From hybridisation mysteries to future forest modelling
The scientists aim at testing an intriguing hypothesis: genes, allowing trees of cold-adapted species to adapt to heat and drought, would be shared with, and borrowed from, more Southern species, which are more adapted to drought. Here, the key player is one of the greatest mysteries of plant biology: the widespread occurrence of inter-specific hybridisation, that allows the continued generation of new genetic combinations, while species maintain their identity nonetheless (evolutionary biologists have come up with a Greek word to describe groups of interbreeding species, that sounds like the name of an architectural part of classical temples: the syngameon).

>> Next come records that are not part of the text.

[config.mk]
export PLATFORM = sky130hd
export DESIGN_NAME = delta_prefix_code_image_decoder
export DESIGN_NICKNAME = d
export VERILOG_FILES = /design/src/dpcid_pkg.sv /design/src/delta_prefix_code_image_decoder.sv
export SDC_FILE = /design/constraint.sdc
export NUM_CORES = 1
export LEC_CHECK = 0
export BUFFER_PORTS_ARGS = -buffer_cell sky130_fd_sc_hd__buf_4
export CORE_ASPECT_RATIO = 0.75
export CORE_MARGIN = 8
export CORE_UTILIZATION = 35
export CTS_CLUSTER_DIAMETER = 50
export CTS_CLUSTER_SIZE = 8
export DETAILED_ROUTE_END_ITERATION = 16
export PLACE_DENSITY = 0.5
export SETUP_SLACK_MARGIN = 0.15
export SLEW_MARGIN = 20
export SYNTH_ARGS = -nofsm -noshare
export SYNTH_HDL_FRONTEND = slang
export SYNTH_SLANG_ARGS = --single-unit
[constraint.sdc]
create_clock -name clk -period 8.05 [get_ports clk]
set_input_delay 1.2075 -clock clk [delete_from_list [all_inputs] [get_ports clk]]
set_output_delay 1.2075 -clock clk [all_outputs]
set_load 0.03 [all_outputs]
[src/dpcid_pkg.sv]
`timescale 1ns / 1ps
// Shared types, constants and helpers for the delta prefix-code image decoder.
// No dependencies; imported by delta_prefix_code_image_decoder.
package dpcid_pkg;

    localparam int DEF_MAX_CHANNELS    = 3;
    localparam int DEF_MAX_SUFFIX_BITS = 8;

    localparam int VALUE_W   = 32;
    localparam int CFG_IDX_W = 3;
    localparam int CFG_W     = 32;
    localparam int LBITS_W   = 4;

    // Configuration register indexes.
    localparam logic [CFG_IDX_W-1:0] REG_THREE_CHANNELS = 3'd0;
    localparam logic [CFG_IDX_W-1:0] REG_VIEW_MODE      = 3'd1;
    localparam logic [CFG_IDX_W-1:0] REG_PIXEL_COUNT    = 3'd2;
    localparam logic [CFG_IDX_W-1:0] REG_FIRST_PIXEL    = 3'd3;
    localparam logic [CFG_IDX_W-1:0] REG_LEVEL0_BITS    = 3'd4;
    localparam logic [CFG_IDX_W-1:0] REG_LEVEL1_BITS    = 3'd5;
    localparam logic [CFG_IDX_W-1:0] REG_LEVEL2_BITS    = 3'd6;
    localparam logic [CFG_IDX_W-1:0] REG_LEVEL3_BITS    = 3'd7;

    // Register reset values.
    localparam logic [VALUE_W-1:0] RST_PIXEL_COUNT = 32'd1;
    localparam logic [LBITS_W-1:0] RST_LEVEL0_BITS = 4'd1;
    localparam logic [LBITS_W-1:0] RST_LEVEL1_BITS = 4'd2;
    localparam logic [LBITS_W-1:0] RST_LEVEL2_BITS = 4'd4;
    localparam logic [LBITS_W-1:0] RST_LEVEL3_BITS = 4'd8;

    typedef enum logic [1:0] {
        PS_FIRST  = 2'd0,
        PS_SECOND = 2'd1,
        PS_THIRD  = 2'd2,
        PS_SUFFIX = 2'd3
    } pstage_t;

    typedef enum logic [2:0] {
        ST_IDLE,
        ST_BITS,
        ST_END,
        ST_TRUNC,
        ST_FLUSH
    } dec_state_t;

    // Two to the power of a suffix width, kept modulo 256.
    function automatic logic [7:0] pow2_mod256(input logic [LBITS_W-1:0] w);
        logic [7:0] r;
        r = 8'd0;
        if (w < 4'd8)
        begin
            r = 8'd1 << w;
        end
        return r;
    endfunction

endpackage
## config.mk

```make
export PLATFORM = sky130hd
export DESIGN_NAME = circle_rasterizer_unit
export DESIGN_NICKNAME = d
export VERILOG_FILES = /design/src/crast_pkg.sv /design/src/crast_front.sv /design/src/crast_jobq.sv /design/src/crast_back.sv /design/src/circle_rasterizer_unit.sv
export SDC_FILE = /design/constraint.sdc
export NUM_CORES = 1
export LEC_CHECK = 0
export ABC_AREA = 1
export BUFFER_PORTS_ARGS = -buffer_cell sky130_fd_sc_hd__clkbuf_2
export CORE_UTILIZATION = 32
export CTS_CLUSTER_DIAMETER = 30
export DETAILED_ROUTE_END_ITERATION = 7
export SETUP_SLACK_MARGIN = 0.05
export SYNTH_ARGS = -nofsm -noshare
export SYNTH_HDL_FRONTEND = slang
export SYNTH_SLANG_ARGS = --single-unit
```

## constraint.sdc

```tcl
create_clock -name clk -period 5.2 [get_ports clk]
set_input_delay 0.78 -clock clk [delete_from_list [all_inputs] [get_ports clk]]
set_output_delay 0.78 -clock clk [all_outputs]
set_load 0.02 [all_outputs]
```
File: config.mk
export PLATFORM = sky130hd
export DESIGN_NAME = dpf_isqrt
export DESIGN_NICKNAME = d
export VERILOG_FILES = /design/src/rtl/dpf_pkg.sv /design/src/rtl/dpf_isqrt.sv
export SDC_FILE = /design/constraint.sdc
export NUM_CORES = 2
export LEC_CHECK = 0
export BUFFER_PORTS_ARGS = -buffer_cell sky130_fd_sc_hd__buf_2
export CAP_MARGIN = 20
export CORE_MARGIN = 2
export CORE_UTILIZATION = 50
export DETAILED_ROUTE_END_ITERATION = 12
export GPL_TIMING_DRIVEN = 0
export MAX_ROUTING_LAYER = met4
export PLACE_DENSITY = 0.66
export SYNTH_ARGS = -nofsm -noshare
export SYNTH_HDL_FRONTEND = slang
export SYNTH_SLANG_ARGS = --single-unit
File: constraint.sdc
create_clock -name clk -period 6.5 [get_ports clk]
set_input_delay 1.3 -clock clk [delete_from_list [all_inputs] [get_ports clk]]
set_output_delay 1.3 -clock clk [all_outputs]
set_load 0.02 [all_outputs]
**src/rtl/bike_pkg.sv**
```systemverilog
// Shared types, constants and constant functions of the kij estimator.
`default_nettype none

package bike_pkg;

  // Width of a Q0.32 value that may also hold exactly 1.0.
  localparam int QW = 33;
  // Width of a Q6.32 log magnitude (integer part up to 32 needs six bits).
  localparam int NLW = 38;

  localparam logic [QW-1:0] ONE_Q32 = 33'h1_0000_0000;
  // Gao exponent 0.30740130869870384801 in Q0.32, rounded.
  localparam logic [30:0] GAO_EXP_Q32 = 31'd1320278568;

  // Correlation select codes.
  localparam logic OP_CP  = 1'b0;
  localparam logic OP_GAO = 1'b1;

  // Per-item tag that rides along with the datapath.
  typedef struct packed {
    logic op;
    logic inv;
  } bike_tag_t;

  // Bit-by-bit integer square root of a 64-bit value.
  function automatic logic [63:0] bike_isqrt(input logic [63:0] x);
    logic [63:0] v;
    logic [63:0] res;
    logic [63:0] bitv;
    v    = x;
    res  = '0;
    bitv = 64'h4000_0000_0000_0000;
    for (int i = 0; i < 32; i++) begin
      if (v >= res + bitv) begin
        v   = v - (res + bitv);
        res = (res >> 1) + bitv;
      end else begin
        res = res >> 1;
      end
      bitv = bitv >> 2;
    end
    return res;
  endfunction

  // 2^(-2^-n) in Q0.32, built by n repeated square roots of one half.
  function automatic logic [31:0] bike_root(input int n);
    logic [63:0] d;
    d = 64'h8000_0000;
    for (int k = 0; k < 32; k++) begin
      if (k < n) begin
        d = bike_isqrt({d[31:0], 32'h0});
      end
    end
    return d[31:0];
  endfunction

endpackage

`default_nettype wire

```
**src/rtl/bike_fdiv.sv**
```systemverilog
// Pipelined restoring divider giving floor(num * 2^32 / den), one quotient bit per stage.
`default_nettype none

module bike_fdiv import bike_pkg::*; #(
  parameter int W  = 34,
  parameter int SW = 2
) (
  input  logic          clk,
  input  logic          rst,
  input  logic          en,
  input  logic          in_vld,
  input  logic [SW-1:0] in_side,
  input  logic [W-1:0]  num,
  input  logic [W-1:0]  den,
  output logic          out_vld,
  output logic [SW-1:0] out_side,
  output logic [QW-1:0] q
);

  localparam int N = QW - 1;

  logic          vld  [0:N];
  logic [SW-1:0] side [0:N];
  logic [W-1:0]  rem  [0:N];
  logic [W-1:0]  dv   [0:N];
  logic [QW-1:0] qv   [0:N];

  logic ge0;
  assign ge0 = (num >= den);

  always_ff @(posedge clk) begin
    if (rst) begin
      vld[0] <= 1'b0;
    end else if (en) begin
      vld[0] <= in_vld;
    end
  end

  always_ff @(posedge clk) begin
    if (en) begin
      side[0] <= in_side;
      dv[0]   <= den;
      rem[0]  <= ge0 ? W'(num - den) : num;
      qv[0]   <= {ge0, {N{1'b0}}};
    end
  end

  for (genvar k = 1; k <= N; k++) begin : g_step
    logic [W:0]    sh;
    logic          ge;
    logic [QW-1:0] qn;

    always_comb begin
      sh        = {rem[k-1], 1'b0};
      ge        = (sh >= {1'b0, dv[k-1]});
      qn        = qv[k-1];
      qn[N-k]   = ge;
    end

    always_ff @(posedge clk) begin
      if (rst) begin
        vld[k] <= 1'b0;
      end else if (en) begin
        vld[k] <= vld[k-1];
      end
    end

    always_ff @(posedge clk) begin
      if (en) begin
        side[k] <= side[k-1];
        dv[k]   <= dv[k-1];
        rem[k]  <= ge ? W'(sh - {1'b0, dv[k-1]}) : sh[W-1:0];
        qv[k]   <= qn;
      end
    end
  end

  assign out_vld  = vld[N];
  assign out_side = side[N];
  assign q        = qv[N];

endmodule

`default_nettype wire

```
**config.mk**
```make
export PLATFORM = sky130hd
export DESIGN_NAME = bike_fdiv
export DESIGN_NICKNAME = d
export VERILOG_FILES = /design/src/rtl/bike_pkg.sv /design/src/rtl/bike_fdiv.sv
export SDC_FILE = /design/constraint.sdc
export NUM_CORES = 2
export LEC_CHECK = 0
export BUFFER_PORTS_ARGS = -buffer_cell sky130_fd_sc_hd__clkbuf_2
export CAP_MARGIN = 20
export CORE_MARGIN = 2
export CORE_UTILIZATION = 58
export CTS_CLUSTER_SIZE = 30
export DETAILED_ROUTE_END_ITERATION = 7
export PLACE_DENSITY = 0.77
export SYNTH_ARGS = -nofsm -noshare
export SYNTH_HDL_FRONTEND = slang
export SYNTH_SLANG_ARGS = --single-unit
```
**constraint.sdc**
```tcl
create_clock -name clk -period 3.55 [get_ports clk]
set_input_delay 0.1775 -clock clk [delete_from_list [all_inputs] [get_ports clk]]
set_output_delay 0.1775 -clock clk [all_outputs]
set_load 0.005 [all_outputs]
```
==> metrics.md <==
| Metric | Value |
|---|---|
| Status | finished with violations |
| Failing checks | setup timing |
| Post-Syn Area | between 150000 and 200000 µm² |
| RSZ-0062 raised after global routing | true |
| I/O pin count | 110 |
| GRT overflow | 0 |
| Drc violations | 0 |
| Clk_lat worst skew | 920 ps |
| Mean Syn Cell Area | 11.3 µm² |
| Per-cell routed wire length | around 21 µm |
| Ranking of synthesized cells by area | edfxtp_1 (54%), ha_1 (8.9%), a21oi_1 (4.1%), inv_1 (3.3%), xnor2_1 (3.1%) |
| Core Util, Final | 68.4% |
| Vias/cell | 5.87 |
| DR pass1 iterations | 8 |
| Nets@finish | around 17000 |
| GRT Total Usage | 27.8% |
| Placed cell areas | 170000 µm² |
| Worst hold path class | input pin to flip-flop |
| Die H | 525 µm |
| Initial antenna violation count | 15 |
| Routed vias | 113000 |
| Share of layout cells above drive strength 1 | between 15 and 20% |
| Clock root buffer master | clkbuf_16 |
| Max Slew Vio Count | 0 |
| Worst path slowest cell | edfxtp_1 |
| Total CTS buffers | slightly above 300 |
| CTS H-tree lvls | 5 |
| CTS tree | done |
| Library cells used by synthesis | 91 |
| Minimum clock period | 3600 ps |
| Die W | 525 µm |
| Final instance area | between 150000 and 200000 µm² |
| Placer Congestion | 0.953 |
| Yosys reg bits | 2836 |
| Initial Util | 58.3% |
| Actual slew at the worst max-slew pin | 926 ps |
| Synthesized netlist cell count | 14000 |
| Synthesized Nets | 15200 |
| CP Cell Sequence | ha_1 > o21a_1 > o21a_1 > and4_1 > a221o_1 > a22o_1 > a22o_1 > o41ai_2 > o211a_2 > buf_12 > buf_12 > mux2_4 |
| Largest net degree at the start of global routing | 162 |
| Startpoint types | flip-flop |
| Port buffer count | 109 |
| DIE AREA | 276000 µm² |
| Relative slew slack | 38.3% |
| First-pass GRT wire length | 604000 µm |
| Post-synthesis sequential area ratio | 54.0% |
| Max Cap Viol | 0 |
| Detailed Place HPWL | 296000 µm |
| Final hold violation count | 0 |
| IR drop worst, VDD | 452 µV |
| Most used cells in the layout excluding fill and tap cells | edfxtp_1 (2836), inv_1 (1388), a21oi_1 (1241), ha_1 (1077), buf_4 (1052) |
| P&R area growth vs syn | 17.4% |
| Worst Hold Slack | ~50 ps |
| CP Capture Type | flip-flop |
| DRT antenna net count | 0 |
| CP Class | flip-flop to flip-flop |
| Rows | around 190 |
| Power Total | between 150 and 200 mW |
| Post-synth ARST share | 0% |
| Final period util | 101% |
| PnR worst setup slack | -52.6 ps |
| Post-synth top area cell | edfxtp_1 |
| Final setup viols | 54 |
| Clock buffer depth | 4 |
| Yosys top cell area share | approximately 54% |
| Initial DRC Count | 10100 |
| Power density over the cells | 955 nW/µm² |
| Most used DFF post-synth | edfxtp_1 |
| Commonest non-fill, non-tap cell in the layout | edfxtp_1 |
| Clock skew | approximately 56 ps |
| Clk sinks | 2836 |
| Final WL | 399000 µm |
| Slowest stage delay, CP | approximately 400 ps |
| Max Freq | 278 MHz |
| Leak pwr | roughly 77 nW |
| Core footprint | 271000 µm² |
| Post-synth EDFFs | between 2000 and 3000 |
| CTS clk-pin slew, worst paths | 60 ps |
| Vias in the first global route | ~110k |
| Worst Path Arrival | 4260 ps |
| CP Data Required Time | between 4000 and 5000 ps |
| Yosys Warn Count | 0 |
| Crit path max fanout | 5 |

Once this is done, enter the other staple of evolutionary studies: modelling. Knowing that some gene variants have a positive (or negative) effect on adaptation to future, harsher environments, the team will model the genotypes of seedlings of currently extant trees, and predict their growth and survival in the future at multiple geographical locations.
They will even be able to predict the success of seeds generated by mixing the genes of different wild populations. This is what would happen if one carried out assisted gene flow, that is, the human-driven transfer of seed stock from one population to another, with the intent of easing the adaptation of the receiving population to the living conditions of the sending populations, such as, for example, making populations currently living in cooler conditions adapted to warmer ones.
This is a very rich research agenda. Will it fit within the project’s duration? What is sure is that time is of the essence: not only does OptFORESTS last only five years, with only two left to go, but climate change is pressing us hard to quickly find answers to crucial questions about the resilience of our forests.
This article was originally written by Ivan Scotti (INRAE, France), who contributes to the OptFORESTS project as a member of WP2, “Enhancing the diversity of FGR in use and conservation based on common garden trials.”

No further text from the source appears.